Choosing Privacy Or Going Public
Naor documented her fertility treatments on Facebook and Instagram. Though she was glad to be able to raise awareness about couples who have trouble conceiving, she said not all women would make the same choice she did.
“They struggle with not having privacy, and that’s ultimately what you have to sacrifice,” Naor said. “I put my uterus really out on the internet for all to see!”
Naor said that for her and her husband, they never felt they had a choice: They would need to crowdfund if they wanted to pay for a pregnancy. The plan was not to make it a public issue, she said, but to put their campaign online simply to make it easier for friends and family to donate.
But word spread, first to Spenser’s co-workers and then to people they met while on a visit to Israel funded by Honeymoon Israel, a not-for-profit that provides free trips to young Jewish and interfaith couples. (Spenser is not Jewish.) Naor says she received donations from her grandmother’s friends who were still living in Romania.
As sites like Kickstarter and GoFundMe proved, crowdfunding can be extremely efficient. Through social media posts and word of mouth, donors can attract other potential donors to the cause. However, not all prospective parents are comfortable with that level of publicity.
Naomi Less, a musician and ritual leader at a Manhattan synagogue who used IVF to have her daughter, Marlo, said she felt “very uncomfortable” with the idea of doing it publicly. Less says she met with a friend of hers, a rabbi at another synagogue, to talk about how to fundraise privately.
“How do I ask people for this?” she asked him. “Can you help coach me?”

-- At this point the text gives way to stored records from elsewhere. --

File: src/rtl/seq_shift_add_mult_pkg.sv
// Shared types and constants for the iterative shift-add multiplier.
// Optional feature macro used by this block: MULT_EARLY_TERM_EN.
package mult_pkg;

  localparam int MULT_N = 8;

  typedef enum logic [1:0] {
    ST_IDLE = 2'd0,
    ST_RUN  = 2'd1,
    ST_DONE = 2'd2
  } state_e;

endpackage

File: src/rtl/seq_shift_add_mult_if.sv
// Start/busy/done handshake and operand/product bus of the shift-add multiplier.
interface seq_shift_add_mult_if
  import mult_pkg::*;
#(
  parameter int N = MULT_N
);

  logic         start;
  logic [N-1:0] a;
  logic [N-1:0] b;
  logic         busy;
  logic         done;
  logic [2*N-1:0] p;

  modport master (output start, a, b, input busy, done, p);
  modport slave  (input start, a, b, output busy, done, p);

endinterface

File: src/rtl/adder.sv
// Plain W-bit adder cell; carry-out is dropped.
module adder #(
  parameter int W = 16
) (
  input  logic [W-1:0] op_a,
  input  logic [W-1:0] op_b,
  output logic [W-1:0] sum
);

  assign sum = op_a + op_b;

endmodule

File: src/rtl/seq_shift_add_mult_ctrl.sv
// Sequencer for the shift-add multiplier: IDLE/RUN/DONE FSM plus iteration counter.
// Registered busy/done are decoded from the next state so they align with the state register.
module seq_mult_ctrl
  import mult_pkg::*;
#(
  parameter  int N     = MULT_N,
  localparam int CNT_W = $clog2(N)
) (
  input  logic             clk,
  input  logic             rst,
  input  logic             start,
  input  logic             last_iter,
  input  logic             mplier_zero,
  output logic             load,
  output logic             step,
  output logic             done,
  output logic             busy,
  output logic [CNT_W-1:0] cnt
);

  state_e           state_r;
  state_e           state_nxt_s;
  logic [CNT_W-1:0] cnt_r;
  logic             busy_r;
  logic             done_r;
  logic             busy_nxt_s;
  logic             done_nxt_s;
  logic             load_s;
  logic             step_s;

  // State, iteration counter and handshake output registers
  always_ff @(posedge clk or negedge rst) begin
    if (!rst) begin
      state_r <= ST_IDLE;
      cnt_r   <= {CNT_W{1'b0}};
      busy_r  <= 1'b0;
      done_r  <= 1'b0;
    end else begin
      state_r <= state_nxt_s;
      busy_r  <= busy_nxt_s;
      done_r  <= done_nxt_s;
      if (load_s) begin
        cnt_r <= {CNT_W{1'b0}};
      end else if (step_s) begin
        cnt_r <= cnt_r + CNT_W'(1);
      end else begin
        cnt_r <= cnt_r;
      end
    end
  end

  // Next-state decode; start outside IDLE is deliberately dropped
  always_comb begin
    state_nxt_s = state_r;
    case (state_r)
      ST_IDLE: begin
        if (start) begin
          state_nxt_s = ST_RUN;
        end else begin
          state_nxt_s = ST_IDLE;
        end
      end
      ST_RUN: begin
        if (last_iter || mplier_zero) begin
          state_nxt_s = ST_DONE;
        end else begin
          state_nxt_s = ST_RUN;
        end
      end
      ST_DONE: state_nxt_s = ST_IDLE;
      default: state_nxt_s = ST_IDLE;
    endcase
  end

  // Datapath strobes from the current state, handshake values from the next state
  always_comb begin
    load_s     = 1'b0;
    step_s     = 1'b0;
    busy_nxt_s = 1'b0;
    done_nxt_s = 1'b0;
    case (state_r)
      ST_IDLE: load_s = start;
      ST_RUN:  step_s = 1'b1;
      default: begin
        load_s = 1'b0;
        step_s = 1'b0;
      end
    endcase
    case (state_nxt_s)
      ST_RUN:  busy_nxt_s = 1'b1;
      ST_DONE: begin
        busy_nxt_s = 1'b1;
        done_nxt_s = 1'b1;
      end
      default: begin
        busy_nxt_s = 1'b0;
        done_nxt_s = 1'b0;
      end
    endcase
  end

  assign load = load_s;
  assign step = step_s;
  assign done = done_r;
  assign busy = busy_r;
  assign cnt  = cnt_r;

endmodule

The rabbi spoke with her about how to approach donors, and whom to seek out. At the end of the meeting, he surprised her by donating $5,000 to her efforts from his discretionary fund.
“I’m very lucky, because I’m extremely well connected in the Jewish community,” Less told the Forward in January. “I’m really privileged in that sense. There are people who do not know philanthropists and very wealthy people.”
Less received both large and small donations. One friend gave her $12,500 — the cost of one round of IVF at the clinic she was using for treatments in Syracuse, New York. She estimated that the total amount she and her husband spent on fertility treatments — including seven rounds of IVF — totaled close to $100,000.
GoFundMe has dozens of partially completed campaigns set up by couples currently on its site, with goals ranging between several hundred dollars and $38,000. While there are a few dedicated crowdfunding websites for Jewish causes, the most prominent of them, Jewcer, has yet to host an IVF campaign.
Amir Give’on, Jewcer’s founder and CEO, said that they try to host campaigns that are run by not-for-profits. (Jewcer is a registered not-for-profit.) Donations to fertility fundraising campaigns like those on GoFundMe are not tax deductible, since they do not benefit a general cause. Give’on said the company was open to hosting fertility treatment campaigns, but would thoroughly verify the identities and goals of the prospective parents beforehand.
“We would ask that a rabbi or some other community leader verifies the campaign, so that we’re not hosting a scammer,” Give’on said. “We always try to make sure the due diligence is done.”
Last June, with their campaign in full swing, Naor began IVF treatments. It took until November for a frozen embryo transfer to turn into a pregnancy.
“During all that time was crazytown,” Naor said.
Since starting on her quest to become pregnant, Naor has begun photographing families with children not born “naturally.” She said the project, called the #WorthTheWait Series, is another extension of the community she created en route to becoming a mom, made up of friends of friends and friends of grandmothers who funded her dream.
“It was some people I know I’m never going to meet ever in person, who by some connection felt compelled to help the cause,” she said. “And that’s almost too much to comprehend at times, that generosity and that gift to give to a couple that you don’t even know.”